Prompt for AI Agents
Please address the comments from this code review:
## Overall Comments
- There are conflicting claims about context compression (10–100x vs. revised 5–15x and 2–5x in the specialist findings); consider harmonizing these numbers so the document presents a single, consistent set of expectations.
- The MCP tool design is described twice (a detailed level-based suite and then a revised 3‑tier suite in the review findings); it would help to clearly mark the earlier design as superseded or collapse the document to only describe the current 3‑tier plan to avoid confusion.

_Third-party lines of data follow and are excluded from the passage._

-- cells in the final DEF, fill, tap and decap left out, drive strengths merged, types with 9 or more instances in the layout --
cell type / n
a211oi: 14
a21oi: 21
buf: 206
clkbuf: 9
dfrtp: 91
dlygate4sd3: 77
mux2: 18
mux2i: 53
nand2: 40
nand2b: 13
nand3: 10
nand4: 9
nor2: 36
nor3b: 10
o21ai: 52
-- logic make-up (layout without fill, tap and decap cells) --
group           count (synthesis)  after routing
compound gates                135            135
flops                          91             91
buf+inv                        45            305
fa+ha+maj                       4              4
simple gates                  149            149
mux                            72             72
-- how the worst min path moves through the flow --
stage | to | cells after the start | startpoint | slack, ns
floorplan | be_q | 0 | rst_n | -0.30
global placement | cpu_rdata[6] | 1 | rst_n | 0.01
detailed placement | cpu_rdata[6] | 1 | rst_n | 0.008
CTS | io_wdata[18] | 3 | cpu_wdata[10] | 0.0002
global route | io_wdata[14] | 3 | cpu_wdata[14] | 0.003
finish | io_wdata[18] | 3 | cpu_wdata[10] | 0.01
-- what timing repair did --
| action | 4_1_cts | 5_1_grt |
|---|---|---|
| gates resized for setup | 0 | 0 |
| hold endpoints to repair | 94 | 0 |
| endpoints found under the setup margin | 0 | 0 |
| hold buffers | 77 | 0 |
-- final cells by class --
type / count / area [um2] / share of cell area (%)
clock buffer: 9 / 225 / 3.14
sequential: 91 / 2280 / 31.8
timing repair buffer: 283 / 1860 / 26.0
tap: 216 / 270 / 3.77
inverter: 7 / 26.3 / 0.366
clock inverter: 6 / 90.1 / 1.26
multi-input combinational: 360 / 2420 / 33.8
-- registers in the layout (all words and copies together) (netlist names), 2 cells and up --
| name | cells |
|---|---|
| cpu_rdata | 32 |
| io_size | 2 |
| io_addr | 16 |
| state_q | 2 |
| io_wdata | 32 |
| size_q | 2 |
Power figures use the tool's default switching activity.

- Given that L3/L4 are now framed as research spikes rather than planned engineering phases, you might want to simplify the main phased roadmap and push most L3/L4 detail into a dedicated ‘Future Work / Research’ section to keep the core proposal focused on the MVKL scope.
## Individual Comments
### Comment 1
<location> `docs/architecture/AI_KNOWLEDGE_LAYER_DESIGN.md:106` </location>
<code_context>
+
+**Sourcegraph SCIP**: Protobuf schema with human-readable symbol IDs. 10x faster indexing and 4-5x smaller indexes than LSIF. Powers Sourcegraph's Code Graph capturing inheritance, service dependencies, and API interactions.
+
+**Meta Glean**: General-purpose fact collection using RocksDB and declarative Angle queries. Indexes diffs as "diff sketches" for semantic search over commits. Hundreds-of-microseconds query latency at massive scale.
+
+### Graph-Integrated LLM Inference (CGM, NeurIPS 2025)
</code_context>
<issue_to_address>
**nitpick (typo):** Consider rephrasing "Hundreds-of-microseconds" to the more standard "hundreds of microseconds".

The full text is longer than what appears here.